Consequently, the recent study suggests that we are presently facing a long-term warming commitment of roughly 1.3 to 2.0 °C. However, other factors will influence this trajectory.
Positive Developments: Extreme Warming Scenarios Are Less Probable
Until recently, scenarios predicting warming of 5 to 6 °C by 2100, which would precipitate catastrophic global repercussions, were not entirely discounted. The encouraging conclusion from this new research, as stated by Professor Sherwood, is that the most severe warming projections are now considered less likely:
By the year 2100, I believe we can largely dismiss the possibility of 5 °C warming, provided the world does not adopt radically unsustainable policies. However, this does not preclude such levels by 2200 if fossil fuel consumption continues unabated towards the end of this century and into the next.
However, the 1.5 °C Target is Out of Reach, and Likely the 2 °C Target as Well…
The most optimistic projection for future emissions involves a dramatic reduction in the global consumption of coal, oil, and gas by 2050.
Even under such a stringent scenario, Professor Sherwood indicates that preventing global warming from exceeding 1.5 °C becomes exceedingly difficult:
The most optimistic future scenario presents an 83 percent probability of remaining below a 2 °C increase, yet only a 33 percent chance of staying under 1.5 °C. Consequently, adhering to the 1.5 °C limit would be extraordinarily challenging, necessitating highly aggressive mitigation measures under this hypothetical scenario.
Given the current emission trends, the most optimistic scenario is not materializing in reality. Therefore, the window for limiting warming to 2 °C is rapidly diminishing, according to Professor Sherwood:
A scenario aligned with current global policy commitments offers less than a 10 percent probability of remaining below 2 °C. Essentially, a substantial enhancement of our efforts and commitments is imperative to establish a viable prospect of achieving the 2 °C objective.
Based on the findings of the new study and the most probable future emission trajectory, the anticipated warming by 2100 is likely to fall within the range of 2 to 3 °C.
Why Should a 2-3°C Increase Matter? It Seems Insignificant…
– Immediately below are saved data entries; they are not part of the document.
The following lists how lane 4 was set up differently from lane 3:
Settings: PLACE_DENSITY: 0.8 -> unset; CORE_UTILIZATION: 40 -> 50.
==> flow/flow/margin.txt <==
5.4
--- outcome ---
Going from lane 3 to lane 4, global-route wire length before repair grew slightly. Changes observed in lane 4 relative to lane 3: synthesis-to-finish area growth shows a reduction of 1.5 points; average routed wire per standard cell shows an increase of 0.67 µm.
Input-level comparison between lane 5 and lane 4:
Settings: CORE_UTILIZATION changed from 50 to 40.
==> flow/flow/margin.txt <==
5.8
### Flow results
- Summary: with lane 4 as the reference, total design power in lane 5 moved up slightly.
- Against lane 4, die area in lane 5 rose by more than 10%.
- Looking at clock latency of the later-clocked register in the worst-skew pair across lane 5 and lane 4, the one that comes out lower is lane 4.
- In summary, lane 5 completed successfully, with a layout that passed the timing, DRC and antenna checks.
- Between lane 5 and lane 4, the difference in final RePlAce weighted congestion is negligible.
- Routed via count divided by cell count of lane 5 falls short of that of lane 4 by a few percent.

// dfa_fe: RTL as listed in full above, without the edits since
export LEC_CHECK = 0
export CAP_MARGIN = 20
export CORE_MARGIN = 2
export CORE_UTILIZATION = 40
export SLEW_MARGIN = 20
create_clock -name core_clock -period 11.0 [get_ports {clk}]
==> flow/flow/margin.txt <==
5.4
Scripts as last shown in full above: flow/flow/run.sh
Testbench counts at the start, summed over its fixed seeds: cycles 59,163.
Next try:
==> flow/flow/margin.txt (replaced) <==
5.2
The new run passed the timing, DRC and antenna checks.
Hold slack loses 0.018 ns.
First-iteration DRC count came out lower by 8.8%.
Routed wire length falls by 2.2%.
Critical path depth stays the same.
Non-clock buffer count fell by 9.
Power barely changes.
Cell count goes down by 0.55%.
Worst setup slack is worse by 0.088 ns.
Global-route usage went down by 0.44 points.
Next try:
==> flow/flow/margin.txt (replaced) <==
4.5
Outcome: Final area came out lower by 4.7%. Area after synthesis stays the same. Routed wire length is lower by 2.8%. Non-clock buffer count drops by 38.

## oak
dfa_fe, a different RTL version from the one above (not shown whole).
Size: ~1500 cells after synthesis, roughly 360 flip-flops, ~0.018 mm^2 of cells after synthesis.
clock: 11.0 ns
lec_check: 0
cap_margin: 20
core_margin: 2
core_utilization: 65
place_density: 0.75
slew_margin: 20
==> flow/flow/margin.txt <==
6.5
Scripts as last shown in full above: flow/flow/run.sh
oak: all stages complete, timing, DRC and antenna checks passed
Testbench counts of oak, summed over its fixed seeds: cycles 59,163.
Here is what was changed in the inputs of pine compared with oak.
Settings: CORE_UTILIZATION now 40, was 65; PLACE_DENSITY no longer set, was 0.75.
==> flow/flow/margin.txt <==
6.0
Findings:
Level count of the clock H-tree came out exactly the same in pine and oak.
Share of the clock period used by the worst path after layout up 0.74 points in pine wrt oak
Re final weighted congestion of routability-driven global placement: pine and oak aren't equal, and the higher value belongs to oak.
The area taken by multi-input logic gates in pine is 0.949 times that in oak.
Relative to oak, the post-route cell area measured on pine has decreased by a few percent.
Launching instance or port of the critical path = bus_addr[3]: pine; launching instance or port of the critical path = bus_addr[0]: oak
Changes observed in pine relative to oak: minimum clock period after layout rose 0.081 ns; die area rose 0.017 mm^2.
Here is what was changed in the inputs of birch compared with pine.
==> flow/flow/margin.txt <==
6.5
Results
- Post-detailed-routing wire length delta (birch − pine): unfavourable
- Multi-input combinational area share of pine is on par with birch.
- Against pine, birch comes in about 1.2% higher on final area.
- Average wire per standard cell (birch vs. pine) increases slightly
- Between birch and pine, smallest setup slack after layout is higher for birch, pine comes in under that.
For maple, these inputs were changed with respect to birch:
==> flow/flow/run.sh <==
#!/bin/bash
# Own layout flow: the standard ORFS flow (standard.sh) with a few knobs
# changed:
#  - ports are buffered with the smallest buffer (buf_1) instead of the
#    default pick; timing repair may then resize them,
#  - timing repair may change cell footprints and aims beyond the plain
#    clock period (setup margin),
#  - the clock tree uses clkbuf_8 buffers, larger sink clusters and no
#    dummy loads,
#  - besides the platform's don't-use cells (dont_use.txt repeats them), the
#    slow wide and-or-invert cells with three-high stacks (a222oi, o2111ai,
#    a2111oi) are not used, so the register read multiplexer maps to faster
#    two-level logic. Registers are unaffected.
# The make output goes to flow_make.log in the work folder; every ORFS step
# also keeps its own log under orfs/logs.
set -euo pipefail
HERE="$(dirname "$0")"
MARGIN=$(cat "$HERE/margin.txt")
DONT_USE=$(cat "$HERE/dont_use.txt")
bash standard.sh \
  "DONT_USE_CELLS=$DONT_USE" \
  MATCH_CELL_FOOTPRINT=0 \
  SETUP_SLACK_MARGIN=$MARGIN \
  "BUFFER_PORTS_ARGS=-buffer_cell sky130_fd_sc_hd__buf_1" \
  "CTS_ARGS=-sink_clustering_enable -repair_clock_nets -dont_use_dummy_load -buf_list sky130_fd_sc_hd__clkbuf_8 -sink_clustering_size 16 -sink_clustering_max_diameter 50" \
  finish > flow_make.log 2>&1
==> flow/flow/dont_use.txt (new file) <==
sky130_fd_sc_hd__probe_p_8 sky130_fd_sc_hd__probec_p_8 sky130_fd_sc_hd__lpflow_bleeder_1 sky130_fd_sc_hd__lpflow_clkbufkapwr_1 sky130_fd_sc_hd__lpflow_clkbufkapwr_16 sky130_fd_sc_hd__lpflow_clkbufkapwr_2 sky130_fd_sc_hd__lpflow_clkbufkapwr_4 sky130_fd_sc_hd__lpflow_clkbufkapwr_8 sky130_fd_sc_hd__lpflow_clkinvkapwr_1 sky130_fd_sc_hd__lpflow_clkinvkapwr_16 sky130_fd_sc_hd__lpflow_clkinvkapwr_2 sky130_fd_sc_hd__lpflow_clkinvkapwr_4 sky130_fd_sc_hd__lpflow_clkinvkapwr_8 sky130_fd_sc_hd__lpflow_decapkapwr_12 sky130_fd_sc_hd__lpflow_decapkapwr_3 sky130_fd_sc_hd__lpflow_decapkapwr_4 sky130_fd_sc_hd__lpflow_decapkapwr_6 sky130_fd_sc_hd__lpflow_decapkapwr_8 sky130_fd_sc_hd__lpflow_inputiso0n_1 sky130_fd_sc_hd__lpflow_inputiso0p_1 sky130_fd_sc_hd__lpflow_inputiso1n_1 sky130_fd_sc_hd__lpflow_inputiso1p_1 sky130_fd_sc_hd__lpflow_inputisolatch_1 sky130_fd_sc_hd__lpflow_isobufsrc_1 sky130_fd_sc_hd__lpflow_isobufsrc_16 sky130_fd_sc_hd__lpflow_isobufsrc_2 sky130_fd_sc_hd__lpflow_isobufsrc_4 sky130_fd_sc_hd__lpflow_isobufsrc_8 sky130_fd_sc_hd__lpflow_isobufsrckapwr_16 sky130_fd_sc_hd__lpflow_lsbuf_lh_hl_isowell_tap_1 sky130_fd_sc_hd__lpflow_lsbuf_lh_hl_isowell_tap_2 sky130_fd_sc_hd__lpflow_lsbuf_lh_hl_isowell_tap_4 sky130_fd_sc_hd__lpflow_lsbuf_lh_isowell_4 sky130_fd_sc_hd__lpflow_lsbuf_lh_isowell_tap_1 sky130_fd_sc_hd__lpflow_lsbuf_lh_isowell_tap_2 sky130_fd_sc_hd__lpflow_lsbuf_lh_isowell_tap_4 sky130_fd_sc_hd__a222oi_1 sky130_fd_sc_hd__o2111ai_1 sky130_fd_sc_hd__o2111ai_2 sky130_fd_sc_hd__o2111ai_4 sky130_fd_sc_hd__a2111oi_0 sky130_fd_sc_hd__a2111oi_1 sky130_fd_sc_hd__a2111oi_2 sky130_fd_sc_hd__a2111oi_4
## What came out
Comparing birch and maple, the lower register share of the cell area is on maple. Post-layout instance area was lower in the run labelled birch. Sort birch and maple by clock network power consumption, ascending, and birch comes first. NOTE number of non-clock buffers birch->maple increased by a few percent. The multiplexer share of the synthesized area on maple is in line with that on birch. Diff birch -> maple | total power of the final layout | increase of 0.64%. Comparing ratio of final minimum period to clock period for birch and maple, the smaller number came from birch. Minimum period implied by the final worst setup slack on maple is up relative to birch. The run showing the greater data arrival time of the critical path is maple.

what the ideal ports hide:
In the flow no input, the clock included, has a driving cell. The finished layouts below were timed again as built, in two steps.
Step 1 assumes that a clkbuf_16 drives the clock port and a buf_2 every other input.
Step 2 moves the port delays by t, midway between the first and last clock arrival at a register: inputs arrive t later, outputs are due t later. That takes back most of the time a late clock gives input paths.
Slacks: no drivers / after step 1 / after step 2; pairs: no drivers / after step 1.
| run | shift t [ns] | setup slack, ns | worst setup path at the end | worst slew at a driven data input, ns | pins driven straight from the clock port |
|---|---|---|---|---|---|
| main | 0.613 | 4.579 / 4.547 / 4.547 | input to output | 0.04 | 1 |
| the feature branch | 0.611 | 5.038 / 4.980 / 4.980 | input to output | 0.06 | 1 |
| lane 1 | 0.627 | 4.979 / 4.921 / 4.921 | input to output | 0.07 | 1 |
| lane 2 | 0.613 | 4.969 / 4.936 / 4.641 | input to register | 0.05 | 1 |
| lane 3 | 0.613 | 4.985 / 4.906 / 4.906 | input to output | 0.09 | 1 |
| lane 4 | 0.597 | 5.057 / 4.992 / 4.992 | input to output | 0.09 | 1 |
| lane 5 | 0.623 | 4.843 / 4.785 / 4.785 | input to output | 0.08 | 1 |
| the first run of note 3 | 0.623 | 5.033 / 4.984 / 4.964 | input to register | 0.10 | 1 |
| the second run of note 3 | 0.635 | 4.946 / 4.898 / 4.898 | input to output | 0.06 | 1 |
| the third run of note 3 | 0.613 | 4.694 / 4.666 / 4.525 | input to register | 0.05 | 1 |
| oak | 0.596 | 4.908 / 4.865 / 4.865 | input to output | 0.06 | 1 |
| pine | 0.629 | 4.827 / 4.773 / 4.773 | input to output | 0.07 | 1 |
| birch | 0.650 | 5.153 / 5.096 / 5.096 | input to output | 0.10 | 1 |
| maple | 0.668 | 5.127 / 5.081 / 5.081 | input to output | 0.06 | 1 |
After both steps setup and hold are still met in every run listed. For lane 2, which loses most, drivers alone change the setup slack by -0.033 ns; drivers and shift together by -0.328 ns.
What follows belongs to an exercise in optimizing a design on an open flow for small area; a production flow would make more cautious choices. RTL that was checked went through simulation tests only; none was proved equivalent to the original. No functional check of the RTL was part of runs 1 and 6 to 8. Power and IR drop assume default switching activity.

File: design/flow/flow/run.sh
#!/bin/bash
# The standard layout (standard.sh), with smaller port buffers and a clock
# tree built without dummy balancing loads.
set -euo pipefail
export BUFFER_PORTS_ARGS="-buffer_cell sky130_fd_sc_hd__buf_1"
export CTS_ARGS="-sink_clustering_enable -repair_clock_nets -buf_list sky130_fd_sc_hd__clkbuf_8 -root_buf sky130_fd_sc_hd__clkbuf_4 -sink_clustering_size 20 -sink_clustering_max_diameter 60 -dont_use_dummy_load"
bash standard.sh > standard.log 2>&1
File: design/flow/standard.sh
#!/bin/bash
# synth_recipe.tcl (not shown) runs the flow's synth.tcl, then flattens the netlist and writes it again
# the make line also repeats each setting of config.mk as NAME=value (left out here)
make -C /OpenROAD-flow-scripts/flow DESIGN_CONFIG=/design/flow/config.mk WORK_HOME=/design/flow/orfs CLKGATE_MAP_FILE= SYNTH_SCRIPT=/design/flow/synth_recipe.tcl "${@:-finish}"
File: design/flow/config.mk
export PLATFORM = sky130hd
export DESIGN_NAME = ircore_tx
export DESIGN_NICKNAME = ircore_tx
export VERILOG_FILES = /design/flow/design.v
export SDC_FILE = /design/flow/constraint.sdc
export NUM_CORES = 4
export LEC_CHECK = 0
export CAP_MARGIN = 20
export CORE_MARGIN = 2
export CORE_UTILIZATION = 40
export CTS_BUF_LIST = sky130_fd_sc_hd__clkbuf_8
export CTS_CLUSTER_DIAMETER = 60
export CTS_CLUSTER_SIZE = 20
export SLEW_MARGIN = 20
File: design/flow/constraint.sdc
create_clock -name core_clock -period 10.0 [get_ports {clk}]
set_input_delay 2.0000 -clock core_clock [delete_from_list [all_inputs] [get_ports {clk}]]
set_output_delay 2.0000 -clock core_clock [all_outputs]
set_load 0.01 [all_outputs]
Background: an optimization exercise with open tools, aiming at small area, a short achievable clock period and few clock cycles per item. Do not read the settings as production practice.
Only simulation tests tie the RTL to the original design; equivalence was not proved.
No activity file was given, so power comes from the tool's default toggle rates.

// can_frame_parser
module can_frame_parser (
    input  wire        clk,
    input  wire        rst,
    input  wire        in_valid,
    output wire        in_ready,
    input  wire [10:0] in_id,
    input  wire [3:0]  in_dlc,
    input  wire [63:0] in_data,
    output wire        rd_valid,
    input  wire        rd_ready,
    output wire        rd_last,
    output wire [7:0]  rd_field,
    output reg  [1:0]  rd_kind,
    output wire [16:0] rd_raw,
    output reg  [1:0]  rd_scale,
    output wire [55:0] rd_text,
    output wire [2:0]  rd_textlen,
    output wire        tx_valid,
    output wire [10:0] tx_id,
    output wire [3:0]  tx_dlc,
    output wire [63:0] tx_data,
    output wire        done,
    output reg  [5:0]  fault_bits,
    output wire [15:0] fault_count
);
    localparam [1:0] SEL_IDLE = 2'd0, SEL_A = 2'd1, SEL_B = 2'd2, SEL_C = 2'd3;
    localparam [1:0] K_NUM = 2'd0, K_ONOFF = 2'd1, K_LABEL = 2'd2, K_TEXT = 2'd3;
    localparam [4:0] P_NONE = 5'd0, P_282 = 5'd1, P_381 = 5'd2, P_382 = 5'd3,
                     P_481 = 5'd4, P_A1 = 5'd6, P_A3 = 5'd7,
                     P_B1 = 5'd8, P_C2 = 5'd9, P_C4 = 5'd10, P_C5 = 5'd11,
                     P_C6 = 5'd12, P_C8 = 5'd13, P_C9 = 5'd14, P_C14 = 5'd15,
                     P_OS0 = 5'd16;   
    reg [1:0]  sel;
    reg [3:0]  line;           
    reg        upload;
    reg        carry_valid;
    reg [7:0]  carry_byte;     
    reg [15:0] fc;
    assign fault_count = fc;
    reg        em;             
    reg        zd;             
    reg        eml;            
    reg        skip1;          
    reg        txp;            
    reg [1:0]  tx_code;
    reg        cst;            
    reg [2:0]  tlen;
    reg [55:0] dat;            
  ...
Size: roughly 0.0090 mm2 of cells after synthesis.
==> flow/config.mk <==
export PLATFORM = sky130hd
export DESIGN_NAME = can_frame_parser
export DESIGN_NICKNAME = can_frame_parser
export VERILOG_FILES = /design/flow/design.v
export SDC_FILE = /design/flow/constraint.sdc
export NUM_CORES = 4
export LEC_CHECK = 0
export CAP_MARGIN = 20
export CORE_MARGIN = 2
export CORE_UTILIZATION = 35
export CTS_BUF_LIST = sky130_fd_sc_hd__clkbuf_8
export CTS_CLUSTER_DIAMETER = 150
export CTS_CLUSTER_SIZE = 40
export PLACE_DENSITY = 0.6
export SETUP_SLACK_MARGIN = 2.0
export SLEW_MARGIN = 20
==> flow/constraint.sdc <==
create_clock -name core_clock -period 6.0 [get_ports {clk}]
set_input_delay 1.2000 -clock core_clock [delete_from_list [all_inputs] [get_ports {clk}]]
set_output_delay 1.2000 -clock core_clock [all_outputs]
set_load 0.01 [all_outputs]
standard.sh (not shown) runs the stock make flow with config.mk's settings and CLKGATE_MAP_FILE= SYNTH_SCRIPT=/design/flow/synth_recipe.tcl, a recipe that flattens the netlist after the stock synthesis.
==> flow/flow/run.sh <==
#!/bin/bash
# Standard ORFS layout with fast port buffers and free cell resizing:
#  - ports are buffered with buf_2 instead of the default delay-buffer cell
#  - the resizer may swap a cell for any cell of the same function
#    (MATCH_CELL_FOOTPRINT=0), not only same-footprint ones.
set -euo pipefail
bash standard.sh MATCH_CELL_FOOTPRINT=0 \
  "BUFFER_PORTS_ARGS=-buffer_cell sky130_fd_sc_hd__buf_2" \
  finish > standard.log 2>&1
Testbench counts at the start, summed over its fixed seeds: cycles 35,159, frames 20,000.
Rerun with:
Settings changed: CTS_BUF_LIST sky130_fd_sc_hd__clkbuf_8 to not set, CTS_CLUSTER_DIAMETER 150 to not set, CTS_CLUSTER_SIZE 40 to not set.
=>
- The changed run completed without violations
- area after synthesis is unchanged
- combinational power is about the same
- final cell count stays the same
- global-route usage is higher by 0.10 points
Rerun with:
--- a/flow/flow/run.sh
+++ b/flow/flow/run.sh
@@ -3 +3 @@
-#  - ports are buffered with buf_2 instead of the default delay-buffer cell
+#  - ports are buffered with buf_1 instead of the default delay-buffer cell
@@ -8 +8 @@
-  "BUFFER_PORTS_ARGS=-buffer_cell sky130_fd_sc_hd__buf_2" \
+  "BUFFER_PORTS_ARGS=-buffer_cell sky130_fd_sc_hd__buf_1" \
Total power grows slightly.
Setup slack gets worse by 0.015 ns.
Routed wire length is about the same.
Combinational power is lower by a little under a tenth.
Design area shrinks by a few percent.
Hold slack degrades by 0.0043 ns.
Via count shrinks slightly.
Critical path depth stays the same.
Imagine yourself situated within the verdant expanse of New York City’s Central Park. If you could journey back 20,000 years, what would confront your gaze as you surveyed Manhattan? Would it be dense forests and tranquil lakes?
In reality, the landscape would bear a striking resemblance to Antarctica during that epoch – with dense woodlands supplanted by a formidable expanse of glacial ice extending across the entirety of New York City and reaching as far north as Canada.
What is the significance of this visualization of the New York City ice sheet? It underscores that during periods of significant glaciation, a mere reduction of approximately 4 °C in average global temperature was sufficient to foster the formation of that immense, kilometer-thick ice sheet over New York.
As a climate scientist, it can be challenging to effectively communicate this point, but even incremental shifts in the Earth’s average temperature can precipitate profound and far-reaching consequences over extended temporal scales.